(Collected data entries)

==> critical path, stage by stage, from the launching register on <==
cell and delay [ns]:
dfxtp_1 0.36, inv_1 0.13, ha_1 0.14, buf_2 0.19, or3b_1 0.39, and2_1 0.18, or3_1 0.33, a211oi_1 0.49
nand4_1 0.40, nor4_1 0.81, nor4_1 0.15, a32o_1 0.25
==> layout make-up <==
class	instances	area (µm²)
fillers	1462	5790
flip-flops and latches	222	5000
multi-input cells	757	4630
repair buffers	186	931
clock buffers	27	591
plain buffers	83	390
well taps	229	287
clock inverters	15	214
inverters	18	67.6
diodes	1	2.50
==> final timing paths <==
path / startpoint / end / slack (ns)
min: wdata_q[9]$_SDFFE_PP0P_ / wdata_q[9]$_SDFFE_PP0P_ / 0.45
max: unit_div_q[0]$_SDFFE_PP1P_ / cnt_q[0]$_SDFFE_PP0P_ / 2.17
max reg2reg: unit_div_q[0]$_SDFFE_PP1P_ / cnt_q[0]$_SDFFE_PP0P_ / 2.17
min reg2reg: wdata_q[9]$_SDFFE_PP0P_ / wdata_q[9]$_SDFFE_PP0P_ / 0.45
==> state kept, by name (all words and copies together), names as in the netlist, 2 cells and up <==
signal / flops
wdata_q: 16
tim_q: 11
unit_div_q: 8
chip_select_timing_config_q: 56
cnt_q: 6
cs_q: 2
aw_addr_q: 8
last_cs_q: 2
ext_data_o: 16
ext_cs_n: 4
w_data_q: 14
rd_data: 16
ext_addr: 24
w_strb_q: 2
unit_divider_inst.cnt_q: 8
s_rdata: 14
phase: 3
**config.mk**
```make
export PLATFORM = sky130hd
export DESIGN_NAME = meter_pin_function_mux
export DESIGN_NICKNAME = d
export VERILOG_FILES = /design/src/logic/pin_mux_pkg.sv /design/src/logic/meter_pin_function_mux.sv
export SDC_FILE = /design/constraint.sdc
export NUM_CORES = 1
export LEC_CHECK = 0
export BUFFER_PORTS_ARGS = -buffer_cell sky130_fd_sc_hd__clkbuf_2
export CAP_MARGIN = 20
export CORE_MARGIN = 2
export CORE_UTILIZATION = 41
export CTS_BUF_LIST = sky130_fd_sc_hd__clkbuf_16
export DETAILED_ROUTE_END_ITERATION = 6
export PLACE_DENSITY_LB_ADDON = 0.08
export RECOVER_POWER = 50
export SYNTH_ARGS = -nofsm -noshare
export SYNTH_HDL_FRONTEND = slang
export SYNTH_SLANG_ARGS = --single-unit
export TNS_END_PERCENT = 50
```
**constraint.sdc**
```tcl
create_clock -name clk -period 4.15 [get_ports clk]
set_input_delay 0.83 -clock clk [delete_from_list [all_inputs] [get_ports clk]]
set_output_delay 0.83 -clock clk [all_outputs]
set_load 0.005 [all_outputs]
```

--

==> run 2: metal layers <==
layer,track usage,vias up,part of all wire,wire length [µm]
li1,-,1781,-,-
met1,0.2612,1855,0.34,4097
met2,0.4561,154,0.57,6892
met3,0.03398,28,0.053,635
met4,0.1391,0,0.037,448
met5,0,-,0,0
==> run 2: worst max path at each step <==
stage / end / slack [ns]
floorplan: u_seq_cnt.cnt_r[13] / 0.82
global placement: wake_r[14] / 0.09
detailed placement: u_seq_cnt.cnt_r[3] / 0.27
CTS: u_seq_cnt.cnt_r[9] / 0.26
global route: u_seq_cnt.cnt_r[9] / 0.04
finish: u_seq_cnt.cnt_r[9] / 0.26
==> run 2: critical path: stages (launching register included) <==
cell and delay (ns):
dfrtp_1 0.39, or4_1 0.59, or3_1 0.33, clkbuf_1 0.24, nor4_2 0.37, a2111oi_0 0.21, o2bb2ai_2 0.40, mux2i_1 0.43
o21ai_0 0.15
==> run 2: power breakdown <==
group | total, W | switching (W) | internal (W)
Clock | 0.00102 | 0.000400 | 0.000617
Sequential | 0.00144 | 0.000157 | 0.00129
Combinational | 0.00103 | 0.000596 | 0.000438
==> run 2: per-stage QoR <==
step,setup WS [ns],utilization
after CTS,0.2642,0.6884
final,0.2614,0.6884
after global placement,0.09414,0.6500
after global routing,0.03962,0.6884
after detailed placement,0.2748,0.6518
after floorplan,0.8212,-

#### WHAT IS NEEDED:
Where a line of the data above includes "step", copy that line.

#### ANSWER SECTION:
==> run 2: worst max path at each step <==
step,setup WS [ns],utilization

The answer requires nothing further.